So yeah, you may have noticed a certain lack of bloggatry up in here.
…I got nothing. Everybody’s healthy, nobody’s in jail, no evil Gods from the Norse pantheon have attacked the city, I just haven’t been writing. I don’t really have any excuse. Aside from having a toddler and a full time job.
Oh yeah, I have a toddler and a full time job.
What the hell am I doing blogging?
That’s a punch line, but it’s also the question of the day here. I got bread to earn, dishes to do, diapers to wrestle onto a fast-moving bum, language & motor skills to foster, mamas to relieve and don’t those grandparents need the most recent pictures? Plus, plus, somewhere in all that I have to sleep, eat and infrequently wash myself. Why, oh, why do I then impose further responsibilities on my pitiable self? Why assume the additional burdens of deadlines and grammar when my current load is enough to crush a well-rested childless 20-something?
I work in theater, as I’ve mentioned. I work on the technical/production side – we make the sets, build the costumes, set up and run the lights, we keep the paperwork up to date and call people who are late, and if we do it correctly you never know we’re there. And I love it. It’s awesome.

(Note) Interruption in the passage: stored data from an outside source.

north:
Design cpu, start of the top module:
module cpu(
    input rst_n, clk,
    input [31:0] imem_insn,
    output [31:0] imem_addr,
    output [31:0] trace_instruction, trace_rd_value,
    output [11:0] trace_imm,
    output [4:0] trace_rd, trace_rs1, trace_rs2
);
make LEC_CHECK=0 CAP_MARGIN=15 CELL_PAD_IN_SITES_DETAIL_PLACEMENT=0 CELL_PAD_IN_SITES_GLOBAL_PLACEMENT=0 CORE_MARGIN=2 CORE_UTILIZATION=68 GPL_ROUTABILITY_DRIVEN=1 MAX_ROUTING_LAYER=met4 SLEW_MARGIN=20 finish   # period 2.26 ns
run.sh (not shown) runs the stock make flow with config.mk's settings and CLKGATE_MAP_FILE=.
north terminated abnormally: 5_1_grt reported GRT-0116.
### north -> south
- clearing MAX_ROUTING_LAYER, which used to be met4
- swapping 15 for 20 in CAP_MARGIN
- clearing GPL_ROUTABILITY_DRIVEN, which used to be 1
- putting ABC_AREA at 1 where nothing was set
- swapping 68 for 65 in CORE_UTILIZATION
- putting CTS_CLUSTER_SIZE at 98 where nothing was set
- clearing CELL_PAD_IN_SITES_GLOBAL_PLACEMENT, which used to be 0
- clearing CELL_PAD_IN_SITES_DETAIL_PLACEMENT, which used to be 0
- swapping 2.26 for 2.73 in the clock period (ns, I/O delays scaled along)
==> comparison <==
Between north and south, total CTS buffers decreased. Where die area is concerned, north is better than south. Of north and south, not a single run came through the flow clean. For north, the flow was terminated by a tool error in 5_1_grt and produced no final design. No final results exist for south, since it was stopped by error GRT-0116 during 5_1_grt. Min cell area after synthesis across south and north: north. A main combinational cell family by area after synthesis of multiplexers is what north shows, while simple AND/OR/NAND/NOR gates belongs to south.
module mult32x32_arith (
    input logic clk,              
    input logic reset,            
    input logic [31:0] a,         
    input logic [31:0] b,         
    input logic [1:0] a_sel,      
    input logic b_sel,            
    input logic [2:0] shift_sel,  
    input logic upd_prod,         
    input logic clr_prod,         
    output logic [63:0] product   
);
logic [15:0] out16;
logic [7:0] out8;
always_comb begin
	case(a_sel)
		2'b00: out8 = a[7:0];
		2'b01: out8 = a[15:8];
		2'b10: out8 = a[23:16];
		2'b11: out8 = a[31:24];
	endcase
end
always_comb begin
	case(b_sel)
		1'b0: out16 = b[15:0];
		1'b1: out16 = b[31:16];
	endcase
end
logic [23:0] mult;
always_comb begin
	mult = out16 * out8;
end
logic [63:0] shifted;
always_comb begin
	shifted = 64'b0;
	case(shift_sel)
		3'b000: shifted = mult;
		3'b001: shifted = mult << 8; 
		3'b010: shifted = mult << 16;
		3'b011: shifted = mult << 24;
		3'b100: shifted = mult << 32;
		3'b101: shifted = mult << 40;
	endcase
end
always_ff @(posedge clk, posedge reset) begin
	if(reset == 1'b1) begin 
		product <= 64'b0;
	end
	else begin
		if(clr_prod == 1'b1) begin
			product <= 64'b0;
		end
		else if (upd_prod == 1'b1) begin
			product <= product + shifted;
		end
	end
end
endmodule
==> inputs of garnet <==
## AHB2CAN_top
module AHB2CAN_top
(
	input logic HCLK, HRESETn, HWRITE, HSEL,
	input logic [31:0] HADDR, HWDATA,
	input logic [1:0] HTRANS,
	input logic [2:0] HBURST, HSIZE,
	output logic [31:0] HRDATA,
	output logic HRESP, HREADYOUT,
	input logic rx_data,
	output logic tx_data
);
==> flow/config.mk <==
export PLATFORM = sky130hd
export DESIGN_NAME = AHB2CAN_top
export DESIGN_NICKNAME = AHB2CAN_top
export VERILOG_FILES = /design/flow/design.v
export SDC_FILE = /design/flow/constraint.sdc
export NUM_CORES = 4
export LEC_CHECK = 0
export CAP_MARGIN = 20
export CORE_MARGIN = 2
export CORE_UTILIZATION = 72
export CTS_CLUSTER_SIZE = 10
export HOLD_SLACK_MARGIN = 0.29
export PLACE_DENSITY_LB_ADDON = 0.2
export SETUP_SLACK_MARGIN = 0.46
export SLEW_MARGIN = 20
==> flow/constraint.sdc <==
create_clock -name core_clock -period 1.72 [get_ports {HCLK}]
set_input_delay 0.3440 -clock core_clock [delete_from_list [all_inputs] [get_ports {HCLK}]]
set_output_delay 0.3440 -clock core_clock [all_outputs]
set_load 0.01 [all_outputs]
run.sh (not shown) runs the stock make flow with config.mk's settings and CLKGATE_MAP_FILE=.
==> inputs of willow, as changes to garnet <==
Settings changed: CAP_MARGIN 20 to 5, CTS_CLUSTER_SIZE 10 to 86, HOLD_SLACK_MARGIN 0.29 to unset, PLACE_DENSITY set to 0.66, PLACE_DENSITY_LB_ADDON 0.2 to unset, SETUP_SLACK_MARGIN 0.46 to 1.25.
==> flow/constraint.sdc (replaced) <==
create_clock -name core_clock -period 4.95 [get_ports {HCLK}]
set_input_delay 0.9900 -clock core_clock [delete_from_list [all_inputs] [get_ports {HCLK}]]
set_output_delay 0.9900 -clock core_clock [all_outputs]
set_load 0.01 [all_outputs]
==> inputs of pepper, as changes to garnet <==
Settings changed: CELL_PAD_IN_SITES_GLOBAL_PLACEMENT set to 0, CORE_MARGIN 2 to 9, CORE_UTILIZATION 72 to 48, CTS_CLUSTER_SIZE 10 to unset, HOLD_SLACK_MARGIN 0.29 to unset, MAX_ROUTING_LAYER set to met4, PLACE_DENSITY_LB_ADDON 0.2 to unset, SETUP_SLACK_MARGIN 0.46 to unset, SLEW_MARGIN 20 to 25.
==> flow/constraint.sdc (replaced) <==
create_clock -name core_clock -period 10.0 [get_ports {HCLK}]
set_input_delay 2.0000 -clock core_clock [delete_from_list [all_inputs] [get_ports {HCLK}]]
set_output_delay 2.0000 -clock core_clock [all_outputs]
set_load 0.01 [all_outputs]
==> comparison <==
pepper went through all stages and came out clean. willow completed with no timing, DRC or antenna violations. garnet failed in 5_1_grt with GRT-0232.
Between willow and pepper, the lower routed wire length is in pepper (gap about 17%, measured against pepper).
Between willow and pepper, the lower sequential share of layout area is in willow (gap 2.6 points).
Clock-buffer cell count is the same in pepper and willow.
In synthesized cell count, garnet and pepper do not differ.
In flip-flop count, willow and pepper do not differ.
Of pepper and willow, willow has the higher worst hold slack (gap 0.0098 ns).
Between willow and pepper, the lower total power is in pepper (gap about 100%, measured against pepper).
Of willow and pepper, willow has the higher final area (gap about 6%, measured against pepper).
Cell count: pepper is larger than willow (about 4%).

I love where I work, I love the people I work with everyday, I love that quite often the problems I encounter at work can be solved by repeatedly kicking something.
Try working as a CPA and saying that.
To be paid a living wage to do what I do is a rare privilege,. And to get here, you have to put in far too many midnight calls, miss far too many holidays, and collect far too few paychecks to ever say you’ve “settled” for this job. And I’m proud of what I do here. I don’t feel unfulfilled in my career and I have no plans to go anywhere anytime soon…but in all honesty, this isn’t my dream.
Yes, stagehands have dreams, too. My dream is to be Batman.
Failing that, a writer.
That is actually what drew me to theater, but ignorance of how to go about it, low self confidence and the realization that there was more (and more lucrative) work to be found as a stage manager or carpenter saw me leave writing for later. Things progressed and I found myself inclined and suited to backstage life and writing became something I kept meaning to go back to…eventually. After this show’s down. When I’m a little more stable. After this episode of MacGuyver.
And here I am.
And now I have a son.
While it robs you of any lingering illusions that you’re still a kid yourself, having a child makes you see yourself through their eyes. It confronts you with all the inadequacies of your so-called adulthood, and leaves a papa with the powerful urge to be better. You come to understand, as you swear in traffic, as you pick your nose in public, as you watch Hoarders – you understand how closely a baby observes you, how much they actually understand and adopt. And you realize that the best (maybe only) way to guide them towards being a reasonably stable adult is to model that behavior for them.
And I don’t have any romantic notions of quitting my wonderful, steady, well-paying job to somehow ‘get by’ while pursuing my dream. But at the same time, if I stand before my son knowing that fear and ignorance kept me from pursuing a dream, then how can I expect him to pursue his? And if I’m not doing everything I can to help him towards his dreams then what the hell good am I? I might as well be on Jersey Shore for crap’s sake.
And so I write. It’s not important that it lead to fame or fortune – ask the Velvet Underground how important the money was, then ask Vanilla Ice how important the music was.
I write because I breathe. I write because I want to look my son in the eye.
I just have to take a break once in a while to do the dishes. Let’s not go crazy.